4. Shorten sales cycles with automation  

The average sales cycle length is 4-6 months for new customers. To increase sales revenue, businesses need to decrease the sales cycle length. LeadSquared CRM helps you automate the prospecting (with marketing automation) and nurturing stage (with scheduled emails and reminders) to decrease the length of sales cycles. Real-time access to sales analytics data also helps the salesperson plan multiple sales cycles parallelly.  

Typical length of B2B sales cycle

5. Improvise  

Even though the sales cycle stages apply to most businesses, you can tweak them according to your team’s requirements. For example, adding a follow-up stage and modifying demos for different decision makers at an enterprise. Before improvising, ensure that your tracking and reporting tools provide you with relevant data to make decisions.  

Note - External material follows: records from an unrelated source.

File: config.mk
export PLATFORM = sky130hd
export DESIGN_NAME = tsa_top
export DESIGN_NICKNAME = d
export VERILOG_FILES = /design/src/tsa_pkg.sv /design/src/tsa_sync.sv /design/src/tsa_tout.sv /design/src/tsa_top.sv
export SDC_FILE = /design/constraint.sdc
export NUM_CORES = 1
export LEC_CHECK = 0
export ABC_AREA = 1
export BUFFER_PORTS_ARGS = -buffer_cell sky130_fd_sc_hd__buf_2
export CORE_MARGIN = 1
export CORE_UTILIZATION = 49
export CTS_CLUSTER_SIZE = 8
export DETAILED_ROUTE_END_ITERATION = 6
export PLACE_DENSITY_LB_ADDON = 0.08
export SLEW_MARGIN = 20
export SYNTH_ARGS = -nofsm -noshare
export SYNTH_HDL_FRONTEND = slang
export SYNTH_HIERARCHICAL = 1
export SYNTH_SLANG_ARGS = --single-unit
File: constraint.sdc
create_clock -name mclk -period 1.6 [get_ports mclk]
set_input_delay 0.24 -clock mclk [delete_from_list [all_inputs] [get_ports mclk]]
set_output_delay 0.24 -clock mclk [all_outputs]
set_load 0.01 [all_outputs]
[config.mk]
export PLATFORM = sky130hd
export DESIGN_NAME = spu_uart
export DESIGN_NICKNAME = d
export VERILOG_FILES = /design/src/design/spu_pkg.sv /design/src/design/spu_uart.sv
export VERILOG_INCLUDE_DIRS = /design/src /design/src/design
export SDC_FILE = /design/constraint.sdc
export NUM_CORES = 1
export LEC_CHECK = 0
export ABC_CLOCK_PERIOD_IN_PS = 3200
export BUFFER_PORTS_ARGS = -buffer_cell sky130_fd_sc_hd__buf_2
export CAP_MARGIN = 20
export CORE_MARGIN = 5
export CORE_UTILIZATION = 56
export DETAILED_ROUTE_END_ITERATION = 12
export PLACE_DENSITY = 0.85
export SYNTH_ARGS = -nofsm -noshare
export SYNTH_HDL_FRONTEND = slang
export SYNTH_SLANG_ARGS = --single-unit
[constraint.sdc]
create_clock -name core_clk -period 3.2 [get_ports core_clk]
set_clock_uncertainty 0.1 [all_clocks]
set_input_delay 0.48 -clock core_clk [delete_from_list [all_inputs] [get_ports core_clk]]
set_output_delay 0.48 -clock core_clk [all_outputs]
set_load 0.02 [all_outputs]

All these practices require a sophisticated sales cycle management tool to track, evaluate, and analyze sales cycles. Let’s figure out how you can choose the right one for your business.  

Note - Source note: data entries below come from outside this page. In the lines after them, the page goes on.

==> config.mk <==
export PLATFORM = sky130hd
export DESIGN_NAME = pscl_loader
export DESIGN_NICKNAME = d
export VERILOG_FILES = /design/src/rtl/pscl_fix_note.sv /design/src/shared/pscl_pkg.sv /design/src/rtl/pscl_loader.sv /design/src/rtl/pscl_mute.sv
export VERILOG_INCLUDE_DIRS = /design/src /design/src/shared
export SDC_FILE = /design/constraint.sdc
export NUM_CORES = 1
export LEC_CHECK = 0
export BUFFER_PORTS_ARGS = -buffer_cell sky130_fd_sc_hd__buf_2
export CAP_MARGIN = 20
export CORE_ASPECT_RATIO = 0.8
export CORE_MARGIN = 2
export CORE_UTILIZATION = 40
export CTS_BUF_LIST = sky130_fd_sc_hd__clkbuf_2
export DETAILED_ROUTE_END_ITERATION = 10
export PLACE_DENSITY = 0.65
export SYNTH_ARGS = -nofsm -noshare
export SYNTH_HDL_FRONTEND = slang
export SYNTH_SLANG_ARGS = --single-unit
==> constraint.sdc <==
create_clock -name clk -period 6.39 [get_ports clk]
set_input_delay 0.9585 -clock clk [delete_from_list [all_inputs] [get_ports clk]]
set_output_delay 0.9585 -clock clk [all_outputs]
set_load 0.05 [all_outputs]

Sales Cycle Management Tools 

Before choosing a sales management tool, define your sales process and goals. The sales management tool that you choose should help you improve:   

1. Prospecting and Qualification 

While choosing the software,  consider all lead generation and prospecting mediums. The sales management tool must integrate leads from all sources into a single platform. Automated lead qualification using filters and lead scoring saves your salespeople a couple of hours of manual work.  

2. Customer Interaction and Nurturing  

85% of the time, prospects have to wait three days to receive a demo after requesting one. But automation helps you decrease this turnaround time or at least make it more engaging with relevant content. Salespeople should have a dashboard that provides them with all the demo-related information and automated reminders to ensure that the demo is done on time. Automated communication with the buyer keeps your brand recall value high, making buyers feel valued in the sales process.  

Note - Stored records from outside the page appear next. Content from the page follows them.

### src/logic/uart_chan_regs.sv
`timescale 1ns/10ps
module uart_chan_regs
    import uart_port_pkg::*;
#(
    parameter int DEPTH = FIFO_DEPTH
) (
    input  wire logic              clk_in,
    input  wire logic              rst_in,
    input  wire logic [ADDR_W-1:0] addr_in,
    input  wire logic [DATA_W-1:0] wdata_in,
    input  wire logic              rd_start_in,
    input  wire logic              wr_commit_in,
    input  wire logic              tx_drain_in,
    input  wire logic              rx_push_in,
    input  wire logic [DATA_W-1:0] rx_data_in,
    output logic      [DATA_W-1:0] rdata_out,
    output logic                   irq_out,
    output logic                   irq_oe_out,
    output logic                   tx_ready_n_out,
    output logic                   rx_ready_n_out
);
    // ----------------------------------------------------------------
    // State
    // ----------------------------------------------------------------
    typedef struct packed {
        logic [DATA_W-1:0] modem;
        logic [DATA_W-1:0] irqen;
        logic [DATA_W-1:0] scratch;
        logic [DATA_W-1:0] rdata;
        logic [CNT_W-1:0]  tx_cnt;
        logic [CNT_W-1:0]  rx_cnt;
        logic [4:0]        tx_wp;
        logic [4:0]        tx_rp;
        logic [4:0]        rx_wp;
        logic [4:0]        rx_rp;
    } chan_s;

    chan_s             st_r;
    chan_s             st_nxt;
    logic [DATA_W-1:0] tx_mem [DEPTH];
    logic [DATA_W-1:0] rx_mem [DEPTH];
    logic              tx_full;
    logic              rx_empty;
    logic              rx_pop;
    logic              tx_push;
    logic              irq_lvl;

    assign tx_full  = (st_r.tx_cnt == CNT_W'(DEPTH));
    assign rx_empty = (st_r.rx_cnt == '0);
    assign tx_push  = wr_commit_in && (addr_in == REG_DATA) && !tx_full;
    assign rx_pop   = rd_start_in && (addr_in == REG_DATA) && !rx_empty;
    assign irq_lvl  = (st_r.irqen[IRQEN_RX_BIT] && !rx_empty)
                    || (st_r.irqen[IRQEN_TX_BIT] && (st_r.tx_cnt == '0));

    // ----------------------------------------------------------------
    // Next state
    // ----------------------------------------------------------------
    always_comb begin
        logic       tx_pop;
        logic       rx_ok;
        tx_pop = tx_drain_in && (st_r.tx_cnt != '0);
        rx_ok  = rx_push_in && (st_r.rx_cnt != CNT_W'(DEPTH));
        st_nxt = st_r;
        if (rd_start_in) begin
            case (addr_in)
                REG_DATA:    st_nxt.rdata = rx_empty ? '0 : rx_mem[st_r.rx_rp];
                REG_IRQEN:   st_nxt.irqen = st_r.irqen;
                REG_IRQID:   st_nxt.rdata = (!rx_empty && st_r.irqen[IRQEN_RX_BIT])
                                 ? IRQID_RX : (irq_lvl ? IRQID_TX : IRQID_NONE);
                REG_MODEM:   st_nxt.rdata = st_r.modem;
                REG_STATUS:  st_nxt.rdata = {2'h0, st_r.tx_cnt == '0, 4'h0, !rx_empty};
                REG_SCRATCH: st_nxt.rdata = st_r.scratch;
                default:     st_nxt.rdata = '0;
            endcase
            if (addr_in == REG_IRQEN) begin
                st_nxt.rdata = st_r.irqen;
            end
        end
        if (wr_commit_in) begin
            case (addr_in)
                REG_IRQEN:   st_nxt.irqen   = wdata_in;
                REG_MODEM:   st_nxt.modem   = wdata_in;
                REG_SCRATCH: st_nxt.scratch = wdata_in;
                default:     st_nxt.scratch = st_r.scratch;
            endcase
        end
        if (tx_push) begin
            st_nxt.tx_wp = st_r.tx_wp + 5'h1;
        end
        if (tx_pop) begin
            st_nxt.tx_rp = st_r.tx_rp + 5'h1;
        end
        st_nxt.tx_cnt = st_r.tx_cnt + CNT_W'(tx_push) - CNT_W'(tx_pop);
        if (rx_ok) begin
            st_nxt.rx_wp = st_r.rx_wp + 5'h1;
        end
        if (rx_pop) begin
            st_nxt.rx_rp = st_r.rx_rp + 5'h1;
        end
        st_nxt.rx_cnt = st_r.rx_cnt + CNT_W'(rx_ok) - CNT_W'(rx_pop);
    end

    always_ff @(posedge clk_in) begin
        if (rst_in) begin
            st_r       <= '0;
            st_r.modem <= MODEM_RST;
            st_r.irqen <= IRQEN_RST;
            st_r.scratch <= SCRATCH_RST;
        end else begin
            st_r <= st_nxt;
        end
        if (tx_push) begin
            tx_mem[st_r.tx_wp] <= wdata_in;
        end
        if (rx_push_in && (st_r.rx_cnt != CNT_W'(DEPTH))) begin
            rx_mem[st_r.rx_wp] <= rx_data_in;
        end
    end

    assign rdata_out      = st_r.rdata;
    assign irq_out        = irq_lvl;
    assign irq_oe_out     = st_r.modem[MODEM_IRQ_OE_BIT];
    assign tx_ready_n_out = tx_full;
    assign rx_ready_n_out = rx_empty;
endmodule

### src/logic/dual_uart_host_bus_port.sv
`timescale 1ns/10ps
module dual_uart_host_bus_port
    import uart_port_pkg::*;
#(
    parameter int DEPTH = FIFO_DEPTH
) (
    input  wire logic              clk_in,
    input  wire logic              rst_in,
    input  wire logic [ADDR_W-1:0] addr_in,
    input  wire logic [DATA_W-1:0] data_in,
    output logic      [DATA_W-1:0] data_out,
    output logic                   data_oe_out,
    input  wire logic              read_strobe_n_in,
    input  wire logic              write_strobe_n_in,
    input  wire logic              chan_a_select_n_in,
    input  wire logic              chan_b_select_n_in,
    input  wire logic [1:0]        tx_drain_in,
    input  wire logic [1:0]        rx_push_in,
    input  wire logic [DATA_W-1:0] rx_data_in,
    output logic                   chan_a_irq_out,
    output logic                   chan_a_irq_oe_out,
    output logic                   chan_b_irq_out,
    output logic                   chan_b_irq_oe_out,
    output logic                   chan_a_user_out2_n_out,
    output logic                   chan_b_user_out2_n_out,
    output logic                   chan_a_tx_ready_n_out,
    output logic                   chan_a_rx_ready_n_out,
    output logic                   chan_b_tx_ready_n_out,
    output logic                   chan_b_rx_ready_n_out
);
    // ----------------------------------------------------------------
    // Pin synchronisers and state
    // ----------------------------------------------------------------
    typedef struct packed {
        logic [2:0]        rd_sync;
        logic [2:0]        wr_sync;
        logic [2:0]        csa_sync;
        logic [2:0]        csb_sync;
        logic              rd_lvl;
        logic              wr_lvl;
        logic              csa_lvl;
        logic              csb_lvl;
        logic [1:0]        rd_chan;
        logic [1:0]        wr_chan;
        logic [ADDR_W-1:0] wr_addr;
        logic [DATA_W-1:0] wr_data;
        logic              oe;
        logic [DATA_W-1:0] dout;
        logic [1:0]        irq;
        logic [1:0]        irq_oe;
        logic [1:0]        out2_n;
        logic [1:0]        txr_n;
        logic [1:0]        rxr_n;
    } port_s;

    port_s             st_r;
    port_s             st_nxt;
    logic [1:0]        rd_start;
    logic [1:0]        wr_commit;
    logic [DATA_W-1:0] ch_rdata [2];
    logic [1:0]        ch_irq;
    logic [1:0]        ch_irq_oe;
    logic [1:0]        ch_txr_n;
    logic [1:0]        ch_rxr_n;
    logic              rd_fall;
    logic              wr_rise;
    logic              wr_fall;
    logic [1:0]        sel_n_now;

    // Stage 2 and 3 agreement marks a settled level
    assign rd_fall = st_r.rd_lvl && (st_r.rd_sync[2:1] == 2'b00);
    assign wr_fall = st_r.wr_lvl && (st_r.wr_sync[2:1] == 2'b00);
    assign wr_rise = !st_r.wr_lvl && (st_r.wr_sync[2:1] == 2'b11);

    // Select level settled at this edge, even when it moved with the strobe
    assign sel_n_now[0] = (st_r.csa_sync[2] == st_r.csa_sync[1])
                        ? st_r.csa_sync[2] : st_r.csa_lvl;
    assign sel_n_now[1] = (st_r.csb_sync[2] == st_r.csb_sync[1])
                        ? st_r.csb_sync[2] : st_r.csb_lvl;

    // ----------------------------------------------------------------
    // Channels
    // ----------------------------------------------------------------
    for (genvar c = 0; c < 2; c++) begin : g_chan
        assign rd_start[c]  = rd_fall && !sel_n_now[c];
        assign wr_commit[c] = wr_rise && st_r.wr_chan[c];
        uart_chan_regs #(
            .DEPTH (DEPTH)
        ) u_chan (
            .clk_in         (clk_in),
            .rst_in         (rst_in),
            .addr_in        (wr_commit[c] ? st_r.wr_addr : addr_in),
            .wdata_in       (st_r.wr_data),
            .rd_start_in    (rd_start[c]),
            .wr_commit_in   (wr_commit[c]),
            .tx_drain_in    (tx_drain_in[c]),
            .rx_push_in     (rx_push_in[c]),
            .rx_data_in     (rx_data_in),
            .rdata_out      (ch_rdata[c]),
            .irq_out        (ch_irq[c]),
            .irq_oe_out     (ch_irq_oe[c]),
            .tx_ready_n_out (ch_txr_n[c]),
            .rx_ready_n_out (ch_rxr_n[c])
        );
    end

    // ----------------------------------------------------------------
    // Bus sequencing
    // ----------------------------------------------------------------
    always_comb begin
        st_nxt          = st_r;
        st_nxt.rd_sync  = {st_r.rd_sync[1:0], read_strobe_n_in};
        st_nxt.wr_sync  = {st_r.wr_sync[1:0], write_strobe_n_in};
        st_nxt.csa_sync = {st_r.csa_sync[1:0], chan_a_select_n_in};
        st_nxt.csb_sync = {st_r.csb_sync[1:0], chan_b_select_n_in};
        if (st_r.rd_sync[2] == st_r.rd_sync[1]) begin
            st_nxt.rd_lvl = st_r.rd_sync[2];
        end
        if (st_r.wr_sync[2] == st_r.wr_sync[1]) begin
            st_nxt.wr_lvl = st_r.wr_sync[2];
        end
        if (st_r.csa_sync[2] == st_r.csa_sync[1]) begin
            st_nxt.csa_lvl = st_r.csa_sync[2];
        end
        if (st_r.csb_sync[2] == st_r.csb_sync[1]) begin
            st_nxt.csb_lvl = st_r.csb_sync[2];
        end
        if (rd_fall) begin
            st_nxt.rd_chan = rd_start;
        end
        if (!st_r.rd_lvl && st_r.rd_sync[2:1] == 2'b11) begin
            st_nxt.rd_chan = 2'b00;
        end
        if (wr_fall) begin
            st_nxt.wr_chan = ~sel_n_now;
        end
        if (!st_r.wr_lvl) begin
            st_nxt.wr_addr = addr_in;
            st_nxt.wr_data = data_in;
        end
        if (wr_rise) begin
            st_nxt.wr_chan = 2'b00;
        end
        st_nxt.oe   = (st_r.rd_chan != 2'b00);
        st_nxt.dout = st_r.rd_chan[1] ? ch_rdata[1] : ch_rdata[0];
        st_nxt.irq    = ch_irq;
        st_nxt.irq_oe = ch_irq_oe;
        st_nxt.out2_n = ~ch_irq_oe;
        st_nxt.txr_n  = ch_txr_n;
        st_nxt.rxr_n  = ch_rxr_n;
    end

    always_ff @(posedge clk_in) begin
        if (rst_in) begin
            st_r          <= '0;
            st_r.rd_sync  <= 3'h7;
            st_r.wr_sync  <= 3'h7;
            st_r.csa_sync <= 3'h7;
            st_r.csb_sync <= 3'h7;
            st_r.rd_lvl   <= 1'b1;
            st_r.wr_lvl   <= 1'b1;
            st_r.csa_lvl  <= 1'b1;
            st_r.csb_lvl  <= 1'b1;
            st_r.out2_n   <= 2'h3;
            st_r.txr_n    <= 2'h0;
            st_r.rxr_n    <= 2'h3;
        end else begin
            st_r <= st_nxt;
        end
    end

    assign data_out               = st_r.dout;
    assign data_oe_out            = st_r.oe;
    assign chan_a_irq_out         = st_r.irq[0];
    assign chan_b_irq_out         = st_r.irq[1];
    assign chan_a_irq_oe_out      = st_r.irq_oe[0];
    assign chan_b_irq_oe_out      = st_r.irq_oe[1];
    assign chan_a_user_out2_n_out = st_r.out2_n[0];
    assign chan_b_user_out2_n_out = st_r.out2_n[1];
    assign chan_a_tx_ready_n_out  = st_r.txr_n[0];
    assign chan_a_rx_ready_n_out  = st_r.rxr_n[0];
    assign chan_b_tx_ready_n_out  = st_r.txr_n[1];
    assign chan_b_rx_ready_n_out  = st_r.rxr_n[1];

    // ----------------------------------------------------------------
    // Checks
    // ----------------------------------------------------------------
    AST_OUT2_A: assert property (@(posedge clk_in) disable iff (rst_in)
        chan_a_irq_oe_out |-> !chan_a_user_out2_n_out)
        else $error("out2 A not low while irq A driven");
    AST_OUT2_FLOAT_A: assert property (@(posedge clk_in) disable iff (rst_in)
        !chan_a_irq_oe_out |-> chan_a_user_out2_n_out)
        else $error("out2 A not high while irq A floats");
    AST_OUT2_B: assert property (@(posedge clk_in) disable iff (rst_in)
        chan_b_irq_oe_out != chan_b_user_out2_n_out)
        else $error("out2 B disagrees with irq B mode");
    AST_OE_READ: assert property (@(posedge clk_in) disable iff (rst_in)
        data_oe_out |-> $past(st_r.rd_chan != 2'b00))
        else $error("data driven outside a read");
    AST_READ_DRIVE: assert property (@(posedge clk_in) disable iff (rst_in)
        rd_fall && !sel_n_now[0] |=> ##1 data_oe_out)
        else $error("selected read did not drive bus");
    AST_READ_HOLD: assert property (@(posedge clk_in) disable iff (rst_in)
        data_oe_out && st_r.rd_lvl == 1'b0 |=> data_oe_out)
        else $error("read data dropped before strobe rise");
    AST_NO_SEL: assert property (@(posedge clk_in) disable iff (rst_in)
        rd_fall && (sel_n_now == 2'b11) |=> ##1 !data_oe_out)
        else $error("unselected read drove bus");
    AST_WR_SEL_B: assert property (@(posedge clk_in) disable iff (rst_in)
        wr_commit[1] |-> $past(st_r.wr_chan[1]))
        else $error("channel B written without select");
    AST_RXR_A: assert property (@(posedge clk_in) disable iff (rst_in)
        rx_push_in[0] && st_r.rxr_n[0] && !rd_start[0] |=> ##1 !chan_a_rx_ready_n_out)
        else $error("rx ready A not shown after byte");
endmodule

3. Analytics and Reporting  

Sales performance, progress, and pipeline information are imperative to sales cycle management. As your team size increases, you can’t rely on collecting and reporting data manually. The right sales management tool gives you an in-depth view of your sales cycle to spot obstacles that may be slowing it down.  

We have created a sales management tool checklist for your team that’ll help you decide on a tool that works for your business.  

sales cycle management tool checklist

You can also download this checklist to share it with your team or refer to later: Sales Cycle Management Tool Checklist.

A CRM is the perfect sales cycle management software. Along with sales cycle management, it also sorts out sales strategy, sales operations, and sales forecasting for your business. So, if you’re ready to optimize your sales cycle, you should give LeadSquared CRM a shot!  

FAQs

What is a sales cycle?

A sales cycle is an order of stages a prospect goes through before converting into a customer. It is a step-by-step execution of your organization’s sales strategy. The 7 most important stages in a sales life cycle are:  

1. Prospecting  
2. Research   
3. First Contact and Qualification 
4. Product Demonstration 
5. Handling Objections 
6. Closing the Deal  
7. Service, Implementation, and Follow-ups  

How can I help my sales team handle objections?

Salespeople can get through the objection stage by actively listening to the buyer’s problems, using techniques like mirroring, and giving a solution to each objection raised.  Managers can also provide their team with scripts to handle sales objections that prepare them for every scenario.

How can businesses shorten their sales cycles?

Tracking, visualizing, and reporting all sales processes help you find gaps in your sales process that need to be worked on. These challenges can be tackled with training or by revising your sales strategy. You can also decrease the length of your sales cycle by automating a few stages, such as prospecting, lead qualification, and nurturing using a CRM.